Entre os encaminhamentos, a Carta defende que o Plenário do STF, órgão constitucionalmente competente, avalie a adoção de afastamento cautelar do ministro Alexandre de Moraes, diante da excepcionalidade do momento, e a declaração de suspeição do procurador-geral da República, Paulo Gonet, nos casos em que sua permanência possa comprometer a independência, a imparcialidade ou a confiança pública. O documento ressalta que eventual medida cautelar não representa condenação nem antecipação de culpa.

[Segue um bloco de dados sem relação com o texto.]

## config.mk

```make
export PLATFORM = sky130hd
export DESIGN_NAME = frame_rate_meter_limiter_unit
export DESIGN_NICKNAME = d
export VERILOG_FILES = /design/src/hw/rtl/frml_pkg.sv /design/src/hw/rtl/frml_ram.sv /design/src/hw/rtl/frml_div.sv /design/src/hw/rtl/frml_dpath.sv /design/src/hw/rtl/frml_ctrl.sv /design/src/hw/rtl/frame_rate_meter_limiter_unit.sv
export SDC_FILE = /design/constraint.sdc
export NUM_CORES = 1
export LEC_CHECK = 0
export ABC_AREA = 1
export CORE_ASPECT_RATIO = 2
export CORE_MARGIN = 2
export CORE_UTILIZATION = 40
export CTS_BUF_LIST = sky130_fd_sc_hd__clkbuf_16
export DETAILED_ROUTE_END_ITERATION = 10
export DONT_BUFFER_PORTS = 1
export GPL_ROUTABILITY_DRIVEN = 0
export PLACE_DENSITY = 0.65
export SETUP_SLACK_MARGIN = 0.4
export SYNTH_ARGS = -nofsm -noshare
export SYNTH_HDL_FRONTEND = slang
export SYNTH_SLANG_ARGS = --single-unit
```

## constraint.sdc

```tcl
create_clock -name clk_i -period 8.52 [get_ports clk_i]
set_input_delay 0.852 -clock clk_i [delete_from_list [all_inputs] [get_ports clk_i]]
set_output_delay 0.852 -clock clk_i [all_outputs]
set_load 0.01 [all_outputs]
```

A OAB Piauí também sustenta que a resposta institucional não deve se limitar à apuração da crise atual. A Carta propõe uma ampla e profunda reforma do Poder Judiciário, com participação efetiva da advocacia e da sociedade, contemplando maior colegialidade, transparência e integridade; aperfeiçoamento das regras de impedimento, suspeição e conflitos de interesses; enfrentamento do excesso de decisões monocráticas; debate sobre mandatos e o modelo de composição dos tribunais superiores; fortalecimento do CNJ; estabilidade jurisprudencial; duração razoável dos processos e respeito às prerrogativas da advocacia.

A proposta amplia o debate para além dos tribunais superiores e defende mudanças que alcancem a realidade cotidiana da Justiça, desde o funcionamento dos fóruns e o respeito à sustentação oral até a duração dos processos e a utilização de tecnologia e inteligência artificial com transparência, responsabilidade e supervisão humana.

Ao tornar pública a Carta, a OAB Piauí reafirma que a defesa das instituições exige independência para cobrar transparência, responsabilidade e respeito à Constituição. A posição da advocacia piauiense será apresentada nacionalmente como contribuição ao debate institucional conduzido pelo Sistema OAB.